Skip to content

Date: Wednesday 31 May 2023

Time: 12:00 - 13:00

Location: Online (MS Teams), View map

Speakers: Brogan Guest, Katie Aitchison and Lauren McCann

Clinical students are often paired with supervisors on clinical placements. These placements are an opportunity to practice skills they are learning in the classroom first-hand and apply their learning. Clinical placement supervisors also provide individual teaching. In the PA programme, PA students are paired with a general practice (GP) clinical supervisor and spend one day per week with them in the first year of the course. In the MBBS programme, in the T-year and F-year students complete a clinical attachment in GP for a 5-week block. Students are randomly assigned GP supervisors based on location requests.

We hypothesise that the identified genders of students and supervisors may affect the quantity and quality of the teaching in both urology and gynecology, specifically in intimate examinations. For example, do male-identified students paired with male-identified supervisors learn as much about breast examinations, hormone replacement therapy, and contraception, and practice as many cervical smears as male or female-identified students with female-identified supervisors?
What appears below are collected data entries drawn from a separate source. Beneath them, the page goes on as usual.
--- src/rtl/amba_apb_master.sv ---
// Single-outstanding APB master. A command is accepted in IDLE, driven
// through SETUP and ACCESS, optionally followed by RDWAIT when read data
// arrives one cycle after completion, and finished with a one-cycle
// response pulse. A stalled slave is aborted after TIMEOUT_CYCLES
// ACCESS cycles without pready.
module amba_apb_master
    import amba_apb_pkg::*;
#(
    parameter int ADDR_W         = APB_ADDR_W,
    parameter int DATA_W         = APB_DATA_W,
    parameter int RDATA_LAT      = 1,
    parameter int TIMEOUT_CYCLES = 15
) (
    input  logic              pclk,
    input  logic              presetn,
    // command side
    input  logic              cmd_valid,
    output logic              cmd_ready,
    input  logic              cmd_write,
    input  logic [ADDR_W-1:0] cmd_addr,
    input  logic [DATA_W-1:0] cmd_wdata,
    // response side
    output logic              rsp_valid,
    output logic [DATA_W-1:0] rsp_rdata,
    output logic              rsp_err,
    // APB side
    output logic              psel,
    output logic              penable,
    output logic              pwrite,
    output logic [ADDR_W-1:0] paddr,
    output logic [DATA_W-1:0] pwdata,
    input  logic              pready,
    input  logic [DATA_W-1:0] prdata
);

    // Counter must hold values up to TIMEOUT_CYCLES-1 without wrapping.
    localparam int              CNT_W    = $clog2(TIMEOUT_CYCLES + 2);
    localparam bit              TMO_EN   = (TIMEOUT_CYCLES != 0);
    localparam logic [CNT_W-1:0] TMO_LAST =
        CNT_W'((TIMEOUT_CYCLES == 0) ? 0 : TIMEOUT_CYCLES - 1);

    apb_state_t        state, state_d;
    apb_rsp_t          rsp_q, rsp_d;
    logic [CNT_W-1:0]  cnt_q, cnt_d;
    logic              cmd_ready_d;
    logic              rsp_valid_d;
    logic              psel_d, penable_d, pwrite_d;
    logic [ADDR_W-1:0] paddr_d;
    logic [DATA_W-1:0] pwdata_d;
    logic              timeout_hit;

    // The current cycle is the last allowed ACCESS cycle and the slave is still not ready.
    assign timeout_hit = TMO_EN && !pready && (cnt_q == TMO_LAST);

    assign rsp_rdata = rsp_q.rdata[DATA_W-1:0];
    assign rsp_err   = rsp_q.err;

    // Upper response bits are unused when DATA_W is narrower than the record.
    logic unused_rsp_hi;
    assign unused_rsp_hi = ^rsp_q.rdata;

    // State register; reset drops any transfer in flight immediately.
    always_ff @(posedge pclk or negedge presetn) begin
        if (!presetn) begin
            state <= ST_IDLE;
        end else begin
            state <= state_d;
        end
    end

    // Next state, next registered outputs and timeout counter update.
    always_comb begin
        state_d     = state;
        psel_d      = 1'b0;
        penable_d   = 1'b0;
        rsp_valid_d = 1'b0;
        rsp_d       = rsp_q;
        cnt_d       = cnt_q;
        pwrite_d    = pwrite;
        paddr_d     = paddr;
        pwdata_d    = pwdata;

        case (state)
            ST_IDLE: begin
                if (cmd_valid && cmd_ready) begin
                    pwrite_d = cmd_write;
                    paddr_d  = cmd_addr;
                    pwdata_d = cmd_wdata;
                    psel_d   = 1'b1;
                    state_d  = ST_SETUP;
                end
            end

            ST_SETUP: begin
                psel_d    = 1'b1;
                penable_d = 1'b1;
                cnt_d     = '0;
                state_d   = ST_ACCESS;
            end

            ST_ACCESS: begin
                if (pready) begin
                    if (pwrite || (RDATA_LAT == 0)) begin
                        // Completion takes priority over a timeout landing on the same cycle.
                        rsp_d       = '0;
                        if (!pwrite) begin
                            rsp_d.rdata[DATA_W-1:0] = prdata;
                        end
                        rsp_valid_d = 1'b1;
                        state_d     = ST_IDLE;
                    end else begin
                        state_d = ST_RDWAIT;
                    end
                end else if (timeout_hit) begin
                    rsp_d       = '0;
                    rsp_d.err   = 1'b1;
                    rsp_valid_d = 1'b1;
                    state_d     = ST_IDLE;
                end else begin
                    psel_d    = 1'b1;
                    penable_d = 1'b1;
                    cnt_d     = cnt_q + CNT_W'(1);
                end
            end

            ST_RDWAIT: begin
                // Slave presents registered read data during this cycle.
                rsp_d                   = '0;
                rsp_d.rdata[DATA_W-1:0] = prdata;
                rsp_valid_d             = 1'b1;
                state_d                 = ST_IDLE;
            end

            default: begin
                state_d = ST_IDLE;
            end
        endcase

        cmd_ready_d = (state_d == ST_IDLE);
    end

    // Registered outputs, captured command and timeout counter.
    always_ff @(posedge pclk or negedge presetn) begin
        if (!presetn) begin
            cmd_ready <= 1'b0;
            rsp_valid <= 1'b0;
            rsp_q     <= '0;
            psel      <= 1'b0;
            penable   <= 1'b0;
            pwrite    <= 1'b0;
            paddr     <= '0;
            pwdata    <= '0;
            cnt_q     <= '0;
        end else begin
            cmd_ready <= cmd_ready_d;
            rsp_valid <= rsp_valid_d;
            rsp_q     <= rsp_d;
            psel      <= psel_d;
            penable   <= penable_d;
            pwrite    <= pwrite_d;
            paddr     <= paddr_d;
            pwdata    <= pwdata_d;
            cnt_q     <= cnt_d;
        end
    end

endmodule
`config.mk`:
```
export PLATFORM = sky130hd
export DESIGN_NAME = cla_add_sequencer
export DESIGN_NICKNAME = d
export VERILOG_FILES = /design/src/rtl/cla_add_sequencer_pkg.sv /design/src/rtl/cla_slice.sv /design/src/rtl/cla_add_sequencer.sv
export SDC_FILE = /design/constraint.sdc
export NUM_CORES = 1
export LEC_CHECK = 0
export BUFFER_PORTS_ARGS = -buffer_cell sky130_fd_sc_hd__buf_4
export CAP_MARGIN = 20
export CELL_PAD_IN_SITES_DETAIL_PLACEMENT = 1
export CELL_PAD_IN_SITES_GLOBAL_PLACEMENT = 1
export CORE_ASPECT_RATIO = 1.25
export CORE_MARGIN = 3
export CORE_UTILIZATION = 39
export DETAILED_ROUTE_END_ITERATION = 10
export PLACE_DENSITY_LB_ADDON = 0.25
export RECOVER_POWER = 100
export SLEW_MARGIN = 0
export SYNTH_ARGS = -nofsm -noshare
export SYNTH_HDL_FRONTEND = slang
export SYNTH_SLANG_ARGS = --single-unit
```
`constraint.sdc`:
```
create_clock -name clk -period 7.8 [get_ports clk]
set_input_delay 1.56 -clock clk [delete_from_list [all_inputs] [get_ports clk]]
set_output_delay 1.56 -clock clk [all_outputs]
set_load 0.02 [all_outputs]
```
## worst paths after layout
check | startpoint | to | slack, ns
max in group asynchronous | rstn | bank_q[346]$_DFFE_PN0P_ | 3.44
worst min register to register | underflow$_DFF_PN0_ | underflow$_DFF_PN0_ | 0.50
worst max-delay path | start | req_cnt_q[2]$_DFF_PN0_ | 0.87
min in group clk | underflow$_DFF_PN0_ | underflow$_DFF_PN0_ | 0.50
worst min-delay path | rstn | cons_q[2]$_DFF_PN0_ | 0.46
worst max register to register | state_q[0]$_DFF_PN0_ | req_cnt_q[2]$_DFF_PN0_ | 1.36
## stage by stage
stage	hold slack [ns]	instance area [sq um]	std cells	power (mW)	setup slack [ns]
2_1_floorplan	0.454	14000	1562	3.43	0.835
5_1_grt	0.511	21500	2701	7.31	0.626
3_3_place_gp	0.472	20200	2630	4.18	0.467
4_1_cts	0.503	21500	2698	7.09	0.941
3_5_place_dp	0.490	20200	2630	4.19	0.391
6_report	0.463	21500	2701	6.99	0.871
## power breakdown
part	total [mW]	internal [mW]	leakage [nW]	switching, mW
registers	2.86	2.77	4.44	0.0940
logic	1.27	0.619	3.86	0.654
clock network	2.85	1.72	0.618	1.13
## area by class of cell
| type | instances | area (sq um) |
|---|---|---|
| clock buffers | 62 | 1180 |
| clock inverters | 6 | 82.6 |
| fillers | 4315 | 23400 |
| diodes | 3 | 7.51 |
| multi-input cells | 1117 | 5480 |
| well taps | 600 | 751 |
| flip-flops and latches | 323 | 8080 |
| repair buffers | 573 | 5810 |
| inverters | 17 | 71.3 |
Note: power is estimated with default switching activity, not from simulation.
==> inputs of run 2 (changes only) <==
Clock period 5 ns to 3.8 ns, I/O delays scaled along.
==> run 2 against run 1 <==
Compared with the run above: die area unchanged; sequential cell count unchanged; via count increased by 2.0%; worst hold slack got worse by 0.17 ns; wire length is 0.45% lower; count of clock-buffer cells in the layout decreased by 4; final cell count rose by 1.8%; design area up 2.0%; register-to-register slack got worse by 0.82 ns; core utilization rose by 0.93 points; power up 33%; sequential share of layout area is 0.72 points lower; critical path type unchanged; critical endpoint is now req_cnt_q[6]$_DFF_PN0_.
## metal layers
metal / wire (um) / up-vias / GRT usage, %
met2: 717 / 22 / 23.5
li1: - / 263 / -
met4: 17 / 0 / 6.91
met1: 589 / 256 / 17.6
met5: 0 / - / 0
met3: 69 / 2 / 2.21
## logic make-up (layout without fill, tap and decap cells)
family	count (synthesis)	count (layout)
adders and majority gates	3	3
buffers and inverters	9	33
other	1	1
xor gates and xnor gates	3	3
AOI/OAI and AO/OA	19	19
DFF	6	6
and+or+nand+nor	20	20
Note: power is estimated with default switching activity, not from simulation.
## src/rtl/wb_rr_arbiter.sv

```systemverilog
// Round-robin arbiter that shares one Wishbone classic device port among
// NUM_CTRL controllers. A grant is held for the whole cyc. A wait counter
// aborts a bus cycle that the device never acknowledges.
module wb_rr_arbiter #(
  parameter int NUM_CTRL   = 4,
  parameter int DATA_WIDTH = 8,
  parameter int TIMEOUT    = 16
) (
  input  logic                           clk_i,
  input  logic                           rst_ni,
  input  logic [NUM_CTRL-1:0]            m_cyc_i,
  input  logic [NUM_CTRL-1:0]            m_stb_i,
  input  logic [NUM_CTRL-1:0]            m_we_i,
  input  logic [NUM_CTRL*DATA_WIDTH-1:0] m_dat_i,
  output logic [DATA_WIDTH-1:0]          m_dat_o,
  output logic [NUM_CTRL-1:0]            m_ack_o,
  output logic [NUM_CTRL-1:0]            m_err_o,
  output logic                           s_cyc_o,
  output logic                           s_stb_o,
  output logic                           s_we_o,
  output logic [DATA_WIDTH-1:0]          s_dat_o,
  input  logic [DATA_WIDTH-1:0]          s_dat_i,
  input  logic                           s_ack_i,
  output logic [$clog2(NUM_CTRL)-1:0]    grant_o,
  output logic                           busy_o
);

  localparam int GW = $clog2(NUM_CTRL);
  localparam int CW = $clog2(TIMEOUT + 1);

  typedef enum logic [1:0] {
    IDLE  = 2'd0,
    BUSY  = 2'd1,
    ABORT = 2'd2
  } state_e;

  state_e          state_q, state_d;
  logic [GW-1:0]   grant_q, grant_d;
  logic [GW-1:0]   last_grant_q, last_grant_d;
  logic [CW-1:0]   cnt_q, cnt_d;

  logic [GW-1:0]   winner;
  logic            g_cyc, g_stb, g_we;
  logic [DATA_WIDTH-1:0] g_dat;
  logic [DATA_WIDTH-1:0] dat_arr [NUM_CTRL];
  logic            in_busy;
  logic            timeout_hit;

  genvar gi;

  // Unpack the flat write-data bus into one word per controller.
  generate
    for (gi = 0; gi < NUM_CTRL; gi++) begin : g_dat_unpack
      assign dat_arr[gi] = m_dat_i[gi*DATA_WIDTH +: DATA_WIDTH];
    end
  endgenerate

  // The granted controller's signals, selected by the registered grant.
  assign g_cyc   = m_cyc_i[grant_q];
  assign g_stb   = m_stb_i[grant_q];
  assign g_we    = m_we_i[grant_q];
  assign g_dat   = dat_arr[grant_q];
  assign in_busy = (state_q == BUSY);

  // The device has had TIMEOUT wait cycles and still does not ack. An ack in this
  // same cycle takes precedence, so the abort is suppressed.
  assign timeout_hit = in_busy && g_stb && !s_ack_i && (cnt_q == CW'(TIMEOUT));

  // Round-robin pick: the first requester scanning upward from last_grant+1.
  // The loop runs downward, so the nearest candidate is written last and wins.
  always_comb begin
    logic [GW:0] cand;
    winner = '0;
    cand   = '0;
    for (int i = NUM_CTRL; i >= 1; i--) begin
      cand = {1'b0, last_grant_q} + (GW+1)'(i);
      if (cand >= (GW+1)'(NUM_CTRL)) begin
        cand = cand - (GW+1)'(NUM_CTRL);
      end
      if (m_cyc_i[cand[GW-1:0]]) begin
        winner = cand[GW-1:0];
      end
    end
  end

  // Next-state, grant and wait-counter logic.
  always_comb begin
    state_d      = state_q;
    grant_d      = grant_q;
    last_grant_d = last_grant_q;
    cnt_d        = '0;
    case (state_q)
      IDLE: begin
        if (|m_cyc_i) begin
          state_d      = BUSY;
          grant_d      = winner;
          last_grant_d = winner;
        end
      end
      BUSY: begin
        if (!g_cyc) begin
          state_d = IDLE;
        end else if (timeout_hit) begin
          state_d = ABORT;
        end else if (g_stb && !s_ack_i) begin
          cnt_d = cnt_q + 1'b1;
        end
      end
      ABORT: begin
        if (!g_cyc) begin
          state_d = IDLE;
        end
      end
      default: state_d = IDLE;
    endcase
  end

  // State registers. Reset gives controller 0 first priority.
  always_ff @(posedge clk_i or negedge rst_ni) begin
    if (!rst_ni) begin
      state_q      <= IDLE;
      grant_q      <= '0;
      last_grant_q <= GW'(NUM_CTRL - 1);
      cnt_q        <= '0;
    end else begin
      state_q      <= state_d;
      grant_q      <= grant_d;
      last_grant_q <= last_grant_d;
      cnt_q        <= cnt_d;
    end
  end

  // Device-side outputs pass straight through from the owner, but only while BUSY.
  always_comb begin
    s_cyc_o = 1'b0;
    s_stb_o = 1'b0;
    s_we_o  = 1'b0;
    s_dat_o = '0;
    if (in_busy) begin
      s_cyc_o = g_cyc;
      s_stb_o = g_stb;
      s_we_o  = g_we;
      s_dat_o = g_dat;
    end
  end

  // Per-controller ack and err. Only the owner can see either one.
  generate
    for (gi = 0; gi < NUM_CTRL; gi++) begin : g_resp
      assign m_ack_o[gi] = in_busy && (grant_q == GW'(gi)) && s_ack_i;
      assign m_err_o[gi] = timeout_hit && (grant_q == GW'(gi));
    end
  endgenerate

  assign m_dat_o = s_dat_i;
  assign grant_o = grant_q;
  assign busy_o  = (state_q != IDLE);

`ifndef SYNTHESIS
  a_resp_onehot0: assert property (@(posedge clk_i) disable iff (!rst_ni)
    $onehot0(m_ack_o | m_err_o));
  a_cyc_busy: assert property (@(posedge clk_i) disable iff (!rst_ni)
    s_cyc_o |-> busy_o);
  a_grant_stable: assert property (@(posedge clk_i) disable iff (!rst_ni)
    (busy_o && $past(busy_o)) |-> $stable(grant_o));
  c_abort: cover property (@(posedge clk_i) disable iff (!rst_ni) state_q == ABORT);
  generate
    for (gi = 0; gi < NUM_CTRL; gi++) begin : g_cov
      c_grant: cover property (@(posedge clk_i) disable iff (!rst_ni)
        busy_o && (grant_o == GW'(gi)));
    end
  endgenerate
`endif

endmodule

```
This project aims to understand the impact that gender of both students and supervisors has (if any) on the quantity and quality of urology and gynecology teaching in clinical placements. If there is a disparity, we aim to quantify how this affects examination scores and confidence with clinical skills in these specialties. Understanding this impact will allow communication of this disparity to GP placements, who may make adjustments to address this. Changes to the curriculum could also be adopted to ensure parity across all students in their knowledge and skills surrounding gynecologic and urologic specialties, regardless of the gender of their clinical supervisor.